TASK STATEMENT: Below are records. Find each line in them that holds the word "constraint" and copy it.

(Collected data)
File: src/verilog/qs_params.svh
/*
  Sizing for the quicksort engine. QS_IDX_W must equal clog2(QS_MAX_N);
  count and Wishbone address fields are QS_IDX_W+1 bits wide.
*/
`ifndef QS_PARAMS_SVH
`define QS_PARAMS_SVH

// Element width, signed two's complement
`define QS_DATA_W 16

// Array depth and its index width
`define QS_MAX_N 16
`define QS_IDX_W 4

// Microcode address width
`define QS_PC_W 8

// Call/data stack entries
// Worst-case recursion on 16 elements needs about 70
`define QS_STACK_D 128

`endif

File: src/verilog/qs_pkg.sv
/*
  Types and microcode encoders for the quicksort sequencer.
  One 16-bit instruction word, four decode views sharing the opcode nibble.
*/
`include "qs_params.svh"

package qs_pkg;

  typedef logic [`QS_PC_W-1:0] pc_t;

  // R0..R6 general purpose, 7 is the link register
  typedef enum logic [2:0] {R0, R1, R2, R3, R4, R5, R6, BLINK} reg_t;

  // Always, equal, greater-than, less-or-equal
  typedef enum logic [1:0] {AL, EQ, GT, LE} cc_t;

  typedef enum logic [3:0] {
    OP_NOP  = 4'b0000,
    OP_JCC  = 4'b0001,
    OP_STK  = 4'b0010,
    OP_MEM  = 4'b0100,
    OP_MOV  = 4'b0110,
    OP_ALU  = 4'b0111,
    OP_CALL = 4'b1100,
    OP_SYS  = 4'b1111
  } op_t;

  // MOVS source code, reads count minus 1
  localparam logic [2:0] REG_N = 3'd0;

  // Fixed microcode entry points
  localparam pc_t PC_RESET = pc_t'(0);
  localparam pc_t PC_START = pc_t'(32);
  localparam pc_t PC_PART  = pc_t'(64);
  localparam pc_t PC_QSORT = pc_t'(96);
  localparam pc_t PC_ERR   = pc_t'(128);

  // Jcc and CALL target
  typedef struct packed {
    op_t        op;
    logic [1:0] rsvd;
    cc_t        cc;
    pc_t        target;
  } jmp_view_t;

  // ADD/SUB; with W clear only the flags change
  typedef struct packed {
    op_t        op;
    logic       sub;
    reg_t       dst;
    logic       w;
    reg_t       src;
    logic       imm;
    logic [2:0] opnd;
  } alu_view_t;

  // PUSH/POP, LD/ST, CALL/RET, AWAIT/DONE all keyed on dir
  typedef struct packed {
    op_t        op;
    logic       dir;
    reg_t       rd;
    logic       rsvd0;
    reg_t       rs;
    logic       rsvd1;
    reg_t       ra;
  } mem_view_t;

  // MOV, MOVI and MOVS
  typedef struct packed {
    op_t        op;
    logic       spec;
    reg_t       dst;
    logic [3:0] rsvd;
    logic       imm;
    logic [2:0] src;
  } mov_view_t;

  typedef union packed {
    jmp_view_t jmp;
    alu_view_t alu;
    mem_view_t mem;
    mov_view_t mv;
  } inst_t;

  // Wishbone classic master request
  typedef struct packed {
    logic                  cyc;
    logic                  stb;
    logic                  we;
    logic [`QS_IDX_W:0]    adr;
    logic [`QS_DATA_W-1:0] dat_w;
  } wb_req_t;

  // Core side of the array port
  typedef struct packed {
    logic                  valid;
    logic                  we;
    logic [`QS_IDX_W-1:0]  idx;
    logic [`QS_DATA_W-1:0] data;
  } core_mem_t;

  function automatic inst_t enc_mem(op_t op, logic dir, reg_t rd, reg_t rs, reg_t ra);
    inst_t i;
    i = '0;
    i.mem.op  = op;
    i.mem.dir = dir;
    i.mem.rd  = rd;
    i.mem.rs  = rs;
    i.mem.ra  = ra;
    return i;
  endfunction

  function automatic inst_t enc_alu(logic sb, reg_t d, reg_t s, logic w, logic im,
                                    logic [2:0] u);
    inst_t i;
    i = '0;
    i.alu.op   = OP_ALU;
    i.alu.sub  = sb;
    i.alu.dst  = d;
    i.alu.w    = w;
    i.alu.src  = s;
    i.alu.imm  = im;
    i.alu.opnd = u;
    return i;
  endfunction

  function automatic inst_t enc_mov(logic sp, reg_t d, logic im, logic [2:0] s);
    inst_t i;
    i = '0;
    i.mv.op   = OP_MOV;
    i.mv.spec = sp;
    i.mv.dst  = d;
    i.mv.imm  = im;
    i.mv.src  = s;
    return i;
  endfunction

  function automatic inst_t j(pc_t target, cc_t cc = AL);
    inst_t i;
    i = '0;
    i.jmp.op     = OP_JCC;
    i.jmp.cc     = cc;
    i.jmp.target = target;
    return i;
  endfunction

  // Same layout as a jump, dir bit clear
  function automatic inst_t call(pc_t target);
    inst_t i;
    i = j(target);
    i.jmp.op = OP_CALL;
    return i;
  endfunction

  function automatic inst_t ret();
    return enc_mem(OP_CALL, 1'b1, R0, R0, R0);
  endfunction

  function automatic inst_t push(reg_t r);
    return enc_mem(OP_STK, 1'b0, R0, R0, r);
  endfunction

  function automatic inst_t pop(reg_t r);
    return enc_mem(OP_STK, 1'b1, r, R0, R0);
  endfunction

  function automatic inst_t ld(reg_t d, reg_t a);
    return enc_mem(OP_MEM, 1'b0, d, R0, a);
  endfunction

  function automatic inst_t st(reg_t a, reg_t s);
    return enc_mem(OP_MEM, 1'b1, R0, s, a);
  endfunction

  function automatic inst_t mov(reg_t d, reg_t s);
    return enc_mov(1'b0, d, 1'b0, s);
  endfunction

  function automatic inst_t movi(reg_t d, logic [2:0] imm);
    return enc_mov(1'b0, d, 1'b1, imm);
  endfunction

  function automatic inst_t movs(reg_t d, logic [2:0] code);
    return enc_mov(1'b1, d, 1'b0, code);
  endfunction

  function automatic inst_t add(reg_t d, reg_t s, reg_t u, logic w = 1'b1);
    return enc_alu(1'b0, d, s, w, 1'b0, u);
  endfunction

  function automatic inst_t addi(reg_t d, reg_t s, logic [2:0] imm, logic w = 1'b1);
    return enc_alu(1'b0, d, s, w, 1'b1, imm);
  endfunction

  function automatic inst_t sub(reg_t d, reg_t s, reg_t u, logic w = 1'b1);
    return enc_alu(1'b1, d, s, w, 1'b0, u);
  endfunction

  function automatic inst_t subi(reg_t d, reg_t s, logic [2:0] imm, logic w = 1'b1);
    return enc_alu(1'b1, d, s, w, 1'b1, imm);
  endfunction

  function automatic inst_t await();
    return enc_mem(OP_SYS, 1'b0, R0, R0, R0);
  endfunction

  function automatic inst_t done();
    return enc_mem(OP_SYS, 1'b1, R0, R0, R0);
  endfunction

endpackage

File: src/verilog/qs_core.sv
/*
  Microcode sequencer. One instruction at a time; LD spends a second cycle
  waiting for the synchronous array read. Stack overflow or underflow sets
  err and traps at the error label until reset.
*/
`timescale 1ns/1ps
`include "qs_params.svh"

module qs_core import qs_pkg::*; (
  input  logic                  clk,
  input  logic                  rst_n,
  input  logic                  start,
  input  logic [`QS_IDX_W:0]    count,
  output pc_t                   pc,
  input  inst_t                 inst,
  output core_mem_t             mem_req,
  input  logic [`QS_DATA_W-1:0] mem_rdata,
  output logic                  busy,
  output logic                  done,
  output logic                  err
);

  localparam int DW   = `QS_DATA_W;
  // One extra bit so a full stack is distinguishable from empty
  localparam int SP_W = $clog2(`QS_STACK_D) + 1;

  logic [DW-1:0]   rf [8];
  logic [DW-1:0]   stack [`QS_STACK_D];
  logic [SP_W-1:0] sp;
  logic [SP_W-1:0] sp_m1;
  logic            z;
  logic            gt;
  logic            ld_wait;

  pc_t             pc_inc;
  logic [DW-1:0]   alu_a;
  logic [DW-1:0]   alu_b;
  logic [DW-1:0]   alu_res;
  logic [DW-1:0]   mov_val;
  logic [DW-1:0]   pop_data;
  logic            cc_hit;
  logic            is_push;
  logic            is_pop;
  logic            stk_full;
  logic            stk_empty;
  logic            stk_fault;
  logic            wr_en;
  reg_t            wr_sel;
  logic [DW-1:0]   wr_data;

  assign pc_inc = pc + 1'b1;

  // Stack bookkeeping, sp points at the next free slot
  assign sp_m1     = sp - 1'b1;
  assign pop_data  = stack[sp_m1[SP_W-2:0]];
  assign stk_full  = (sp == SP_W'(`QS_STACK_D));
  assign stk_empty = (sp == '0);
  assign is_push   = !ld_wait && (inst.jmp.op == OP_STK) && !inst.mem.dir;
  assign is_pop    = !ld_wait && (inst.jmp.op == OP_STK) && inst.mem.dir;
  assign stk_fault = (is_push && stk_full) || (is_pop && stk_empty);

  // ALU operands, immediate is zero-extended
  assign alu_a   = rf[inst.alu.src];
  assign alu_b   = inst.alu.imm ? DW'(inst.alu.opnd) : rf[inst.alu.opnd];
  assign alu_res = inst.alu.sub ? (alu_a - alu_b) : (alu_a + alu_b);

  // MOV source select
  always_comb begin
    if (inst.mv.spec) begin
      // hi = count - 1, wraps to -1 for an empty array
      mov_val = (inst.mv.src == REG_N) ? (DW'(count) - DW'(1)) : '0;
    end else if (inst.mv.imm) begin
      mov_val = DW'(inst.mv.src);
    end else begin
      mov_val = rf[inst.mv.src];
    end
  end

  always_comb begin
    case (inst.jmp.cc)
      AL:      cc_hit = 1'b1;
      EQ:      cc_hit = z;
      GT:      cc_hit = gt;
      default: cc_hit = !gt;
    endcase
  end

  // Register write port, one writer per cycle
  always_comb begin
    wr_en   = 1'b0;
    wr_sel  = inst.alu.dst;
    wr_data = alu_res;
    if (ld_wait) begin
      // Second LD cycle, read data is back
      wr_en   = 1'b1;
      wr_sel  = inst.mem.rd;
      wr_data = mem_rdata;
    end else begin
      case (inst.jmp.op)
        OP_ALU: wr_en = inst.alu.w;
        OP_MOV: begin
          wr_en   = 1'b1;
          wr_sel  = inst.mv.dst;
          wr_data = mov_val;
        end
        OP_STK: begin
          wr_en   = inst.mem.dir && !stk_empty;
          wr_sel  = inst.mem.rd;
          wr_data = pop_data;
        end
        OP_CALL: begin
          // Return address into BLINK
          wr_en   = !inst.mem.dir;
          wr_sel  = BLINK;
          wr_data = DW'(pc_inc);
        end
        default: wr_en = 1'b0;
      endcase
    end
  end

  always_ff @(posedge clk) begin
    if (wr_en) begin
      rf[wr_sel] <= wr_data;
    end
  end

  always_ff @(posedge clk) begin
    if (is_push && !stk_full) begin
      stack[sp[SP_W-2:0]] <= rf[inst.mem.ra];
    end
  end

  // Array port, issued in the first cycle of LD and the only cycle of ST
  always_comb begin
    mem_req = '0;
    if (!ld_wait && (inst.jmp.op == OP_MEM)) begin
      mem_req.valid = 1'b1;
      mem_req.we    = inst.mem.dir;
      mem_req.idx   = rf[inst.mem.ra][`QS_IDX_W-1:0];
      mem_req.data  = rf[inst.mem.rs];
    end
  end

  // Sequencer
  always_ff @(posedge clk) begin
    if (!rst_n) begin
      pc      <= PC_RESET;
      sp      <= '0;
      z       <= 1'b0;
      gt      <= 1'b0;
      ld_wait <= 1'b0;
      busy    <= 1'b0;
      done    <= 1'b0;
      err     <= 1'b0;
    end else if (ld_wait) begin
      ld_wait <= 1'b0;
      pc      <= pc_inc;
    end else begin
      pc <= pc_inc;
      case (inst.jmp.op)
        OP_JCC: begin
          if (cc_hit) begin
            pc <= inst.jmp.target;
          end
        end
        OP_STK: begin
          if (stk_fault) begin
            pc   <= PC_ERR;
            err  <= 1'b1;
            busy <= 1'b0;
          end else if (is_push) begin
            sp <= sp + 1'b1;
          end else begin
            sp <= sp_m1;
          end
        end
        OP_MEM: begin
          // LD holds the PC one extra cycle
          if (!inst.mem.dir) begin
            ld_wait <= 1'b1;
            pc      <= pc;
          end
        end
        OP_ALU: begin
          // Compare only, signed order
          if (inst.alu.sub && !inst.alu.w) begin
            z  <= (alu_a == alu_b);
            gt <= ($signed(alu_a) > $signed(alu_b));
          end
        end
        OP_CALL: begin
          pc <= inst.mem.dir ? rf[BLINK][`QS_PC_W-1:0] : inst.jmp.target;
        end
        OP_SYS: begin
          if (!inst.mem.dir) begin
            // AWAIT spins until start
            if (start) begin
              busy <= 1'b1;
              done <= 1'b0;
            end else begin
              pc <= pc;
            end
          end else begin
            done <= 1'b1;
            busy <= 1'b0;
          end
        end
        default: pc <= pc_inc;
      endcase
    end
  end

endmodule

File: config.mk
export PLATFORM = sky130hd
export DESIGN_NAME = qs_core
export DESIGN_NICKNAME = d
export VERILOG_FILES = /design/src/verilog/qs_pkg.sv /design/src/verilog/qs_core.sv
export VERILOG_INCLUDE_DIRS = /design/src /design/src/verilog
export SDC_FILE = /design/constraint.sdc
export NUM_CORES = 2
export LEC_CHECK = 0
export ABC_AREA = 1
export CAP_MARGIN = 20
export CELL_PAD_IN_SITES_DETAIL_PLACEMENT = 1
export CELL_PAD_IN_SITES_GLOBAL_PLACEMENT = 1
export CORE_MARGIN = 8
export CORE_UTILIZATION = 56
export DETAILED_ROUTE_END_ITERATION = 10
export DONT_BUFFER_PORTS = 1
export PLACE_DENSITY_LB_ADDON = 0.25
export RECOVER_POWER = 100
export SYNTH_ARGS = -nofsm -noshare
export SYNTH_HDL_FRONTEND = slang
export SYNTH_SLANG_ARGS = --single-unit
File: constraint.sdc
create_clock -name clk -period 12.9 [get_ports clk]
set_input_delay 3.225 -clock clk [delete_from_list [all_inputs] [get_ports clk]]
set_output_delay 3.225 -clock clk [all_outputs]
set_load 0.05 [all_outputs]
# After elaboration in Yosys (flattened, before gate mapping)
# Memories as Yosys holds them, arrays and structs flattened.
# Cells that the tools add are included.
# classes
mux	32
magnitude_cmp	1
div_mod_pow	0
bitwise_logic	4
add_sub_neg	6
n_reduce_logical	28
mul	0
shifts	0
eq_ne	15
# ops
operator	n
$mux 16	5
$mux 8	8
$pmux 16 s3	1
$pmux 8 s5	1
$mux 22	1
$add 16x16->16	1
$add 8x1->8 const B	2
$eq 16x16->1	1
$gt 16x16->1	1
$sub 16x16->16	1
$eq 4x3->1 const B	3
$reduce_and 3->1	4
$mux 1	11
$logic_and 1x1->1	9
$eq 4x4->1 const B	2
$eq 8x8->1 const B	1
$logic_not 8->1	1
$sub 8x1->8 const B	1
$logic_not 1->1	6
$mux 3	2
$ne 3x3->1 const B	2
$sub 5x1->6 const B	1
$eq 4x1->1 const B	1
$eq 4x2->1 const B	1
15 further kinds	19
# totals
rom_bits	0
out_inout_bits	33
ramBits	2176
regBits	22
latch_bits	0
inputBits	40
mem_count	2
# memory_table
memory	words	width	rd	rd_ports_with_merged_regs	wr	line	source
stack	128	16	1	0	1	qs_core.sv:28	logic [DW-1:0] stack [`QS_STACK_D];
rf	8	16	3	0	1	qs_core.sv:27	logic [DW-1:0] rf [8];

# Logic depth before layout (Yosys ltp)
# logic_depth
depth_word	8
mapped_depth	27
depth_no_buf	26

# Worst setup path before layout
# No wires, ideal clock.
# synth_path
path_kind	input port to output port
from	input port inst[4] (netlist bit)
to	output port mem_req[10] (netlist bit)
cell_stages	8
setup_slack_ps	4535
required_ps	9675
arrival_ps	5140
path_cell_list	clkbuf_1 > inv_1 > clkbuf_1 > buf_1 > nor2_1 > o21ai_0 > nand2_1 > a21oi_1
# synth_lines
element	line	source
start: declaration	qs_core.sv:15	input inst_t inst,
end: declaration	qs_core.sv:16	output core_mem_t mem_req,

# Worst setup path after layout
# layout_path
from	input port inst[0] (netlist bit)
to	memory stack[75][15] (netlist bit), data pin
# layout_via
elab_chain_len	1
# layout_rtl
element	line
$mem_v2 8x16	--
end: declaration	qs_core.sv:28
# Every way passes these cells.

==> results by group <==
Route
  • Antenna-violating nets left: 0
  • Wire per inst: roughly 30 µm
  • Routed WL: 311500 µm
  • Drt via density: 6.483
  • Drt first pass iters: 7
  • 1st-iter DRT viols: 8130
  • Drc violations: 0
  • Routed vias: between 60000 and 70000

Synthesis
  • Syn Nets: 8311
  • Number of enable flip-flop cells after synthesis: between 2000 and 2500
  • Cells after Synth: 8233
  • Mean Syn Cell Area: between 10 and 15 µm²
  • Mapped Area: roughly 90000 µm²
  • #FFs+latches synth: about 2200
  • Async SR Flop Fraction: 0
  • Register area share after synthesis: 0.7096
  • Syn. warnings: 0
  • Most used DFF post-synth: edfxtp_1
  • Yosys cell types: 38

GRT
  • Initial antenna violation count: 11
  • First-pass GRT wire length: between 400000 and 500000 µm
  • GRT overflow: 0
  • Largest net degree at the start of global routing: around 190
  • Vias in the first global route: between 70000 and 80000
  • Global Route Usage Sum: 0.3379

Setup path
  • Worst path cell trace: clkinv_1 -> clkbuf_1 -> nor2_1 -> o211ai_1 -> o21a_1 -> clkbuf_1 -> clkbuf_1
  • Top delay family on crit path: buffers and inverters
  • Setup slack, reg-to-reg: around 2700 ps
  • Worst EP arrival: around 11000 ps
  • Worst path max stage delay: roughly 2900 ps
  • Required @ worst endpoint: 13050 ps
  • Critical path class: in -> reg
  • Slowest CP cell: clkbuf_1
  • WP buf/inv: 4
  • Worst Path Max Fanout: just under 100
  • Reg2Reg Depth: 16
  • Critical path endpoint category: register
  • FF-to-FF End: rf[6][2]$_DFFE_PP_
  • CP startpoint kind: primary input
  • Worst r2r src: sp[0]$_SDFFE_PN0P_
  • Most common cell on crit path: clkbuf_1

Placed design
  • Port buffer count: 0
  • Routability congestion estimate: 0.9224
  • Placed Instances: just over 10000
  • Dpl hpwl: approximately 180000 µm
  • Post-DP Area: 94930 µm²

CTS
  • Clk_lat worst skew: about 890 ps
  • H-tree levels: 4
  • CTS Buffer Depth: 3
  • Root Driver: clkbuf_16
  • Hold buffers post-CTS: 0
  • Total CTS buffers: between 200 and 250
  • CTS tree: built
  • Num Clock Sinks: roughly 2200
  • Postcts setup bufs: 0
  • Post-CTS sizing: 0
  • Clock slew at reported path FFs: roughly 60 ps

Floorplanning
  • Die width: about 420 µm
  • Die height: roughly 420 µm
  • Core Rows: about 150
  • Die ar.: about 180000 µm²
  • Core Area: approximately 160000 µm²
  • Ports: 73
  • Initial Util: 0.5631

Final layout
  • Finished Layout Cells: about 11000
  • Layout Nets: 8225
  • Area occupied by multi-input gates: approximately 24000 µm²
  • Reg area: roughly 66000 µm²
  • Layout cell share with drive strength beyond 1: 0.04816
  • # fillers: roughly 17000
  • Post-route cell area: a little over 100000 µm²
  • Layout area overhead: 9.335%

Min path
  • Hold_sp: gt$_SDFFE_PN0P_
  • Worst Hold Class: reg -> reg
  • Hold depth: 2
  • Endpoint, Worst Hold: gt$_SDFFE_PN0P_

Pwr
  • Power Dens Cells: approximately 160 nW/µm²
  • Cell-internal power: roughly 12 mW
  • Static Leak: about 35 nW
  • Combinational share of power: 0.084
  • Clock power frac: 0.405
  • Worst vdd ir: 0.1539 mV
  • Sw Ratio: 0.2473
  • Seq pwr share: 0.511
  • Psw: 3.894 mW

STA
  • Setup TNS: 0 ps
  • Final Hold Vio Count: 0
  • RSZ-0062 raised after global routing: no
  • Slew margin rel.: -2.396
  • Worst Clk Skew: between 40 and 50 ps
  • FMAX: slightly above 90 MHz
  • Measured slew at the worst slew-check pin: 5094 ps
  • Period minus WS final: 10770 ps
  • Tcrit/Tclk final: 0.8347
  • Slew Limit Fails: between 2000 and 2500
  • Setup-failing EPs final: 0

Status
  • Status: finished, violations left
  • Failing checks: max-capacitance violations, max-slew violations

Flow run
  • Maxcap violations: 43
layout make-up:
| class | instances | share of cell area |
|---|---|---|
| Antenna cell | 4 | 0.00009876 |
| Clock buffer | 276 | 0.05660 |
| Clock inverter | 124 | 0.01294 |
| Inverter | 202 | 0.007827 |
| Multi-Input combinational cell | 5304 | 0.2346 |
| Sequential cell | 2198 | 0.6491 |
| Tap cell | 2189 | 0.02702 |
| Timing Repair Buffer | 222 | 0.01178 |
placed cells by master (no fill, tap or decap), types with 36 or more instances in the layout:
cell type / netlist / layout
clkinv_1: 4 / 45
ha_1: 36 / 36
o211ai_1: 39 / 39
o21ai_0: 243 / 244
inv_1: 193 / 177
clkbuf_16: 0 / 221
nand2_1: 2437 / 2433
buf_4: 15 / 44
nand3_1: 1942 / 1942
clkinv_2: 0 / 42
nor2_1: 295 / 296
a21oi_1: 203 / 203
clkbuf_1: 177 / 221
edfxtp_1: 2176 / 2176
synth_stat cells (8+ instances only):
cell type	instances	area (µm²)
nand2_1	2437	9148
edfxtp_1	2176	65340
nand3_1	1942	9719
buf_2	304	1521
nor2_1	295	1107
o21ai_0	243	1216
a21oi_1	203	1016
inv_1	193	724.4
clkbuf_1	177	664.4
o211ai_1	39	292.8
ha_1	36	450.4
buf_1	33	123.9
dfxtp_1	22	440.4
a22oi_1	19	142.6
nor3_1	18	90.09
buf_4	15	112.6
nand4_1	10	62.56
xor2_1	10	87.58
or2_2	8	50.05
flip-flops by register name, indices dropped and copies added (netlist names):
name / cells
z: 1
rf: 128
ld_wait: 1
busy: 1
gt: 1
stack: 2048
err: 1
done: 1
sp: 8
pc: 8
per-stage QoR:
stage / hold WS [ps] / setup slack (ps) / util / power [mW]
final: 477.4 / 2132 / 0.6157 / 15.75
after floorplan: 439.9 / 4535 / - / 8.894
after detailed placement: 469.6 / 4431 / 0.5766 / 9.428
after global placement: 451.1 / 4442 / 0.5766 / 9.375
after CTS: 482.3 / 4432 / 0.6195 / 15.71
after global routing: 499.3 / 2205 / 0.6156 / 16.06
cells by family (layout without fill, tap and decap cells):
kind of cell / count (synthesis) / count (layout) / synth area share
and+or+nand+nor: 4720 / 4720 / 0.2183
muxes: 2 / 2 / 0.0002160
other: 0 / 4 / 0
buffers and inverters: 731 / 824 / 0.03431
AOI/OAI and AO/OA: 533 / 533 / 0.03108
adders and majority gates: 38 / 38 / 0.005291
xor gates and xnor gates: 11 / 11 / 0.001120
DFF: 2198 / 2198 / 0.7096
layer usage:
| layer | vias up | routed length (µm) | track usage | part of all wire |
|---|---|---|---|---|
| met5 | - | 27 | 0 | 0.000087 |
| met4 | 4 | 19250 | 0.1859 | 0.062 |
| met3 | 930 | 27830 | 0.06859 | 0.089 |
| met2 | 3812 | 150100 | 0.5554 | 0.48 |
| met1 | 34520 | 114300 | 0.4221 | 0.37 |
| li1 | 28920 | - | - | - |
worst max-delay path by stage:
stage                     depth (start not counted)  startpoint  slack [ps]                       to
after floorplan                                   8     inst[4]        4540              mem_req[10]
after global placement                            6    inst[12]        4440               mem_req[8]
after detailed placement                          7    inst[14]        4430               mem_req[4]
after CTS                                         7    inst[14]        4430               mem_req[4]
after global routing                              7     inst[0]        2200  stack[75][15]$_DFFE_PP_
final                                             7     inst[0]        2130  stack[75][15]$_DFFE_PP_
tightest hold or removal path, stage by stage, from the launching register on:
cell	delay, ps
dfxtp_1	310
nand2_1	60
a21oi_1	60
power groups by stage:
| stage | registers [mW] | clock network, mW | logic (mW) |
|---|---|---|---|
| 2_1_floorplan | 8.16 | 0 | 0.732 |
| 3_3_place_gp | 8.15 | 0 | 1.22 |
| 3_5_place_dp | 8.15 | 0 | 1.28 |
| 4_1_cts | 8.00 | 6.41 | 1.29 |
| 5_1_grt | 8.04 | 6.63 | 1.39 |
| 6_report | 8.04 | 6.38 | 1.33 |
Power figures use the tool's default switching activity.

SOLVED PROBLEM:
export SDC_FILE = /design/constraint.sdc
File: constraint.sdc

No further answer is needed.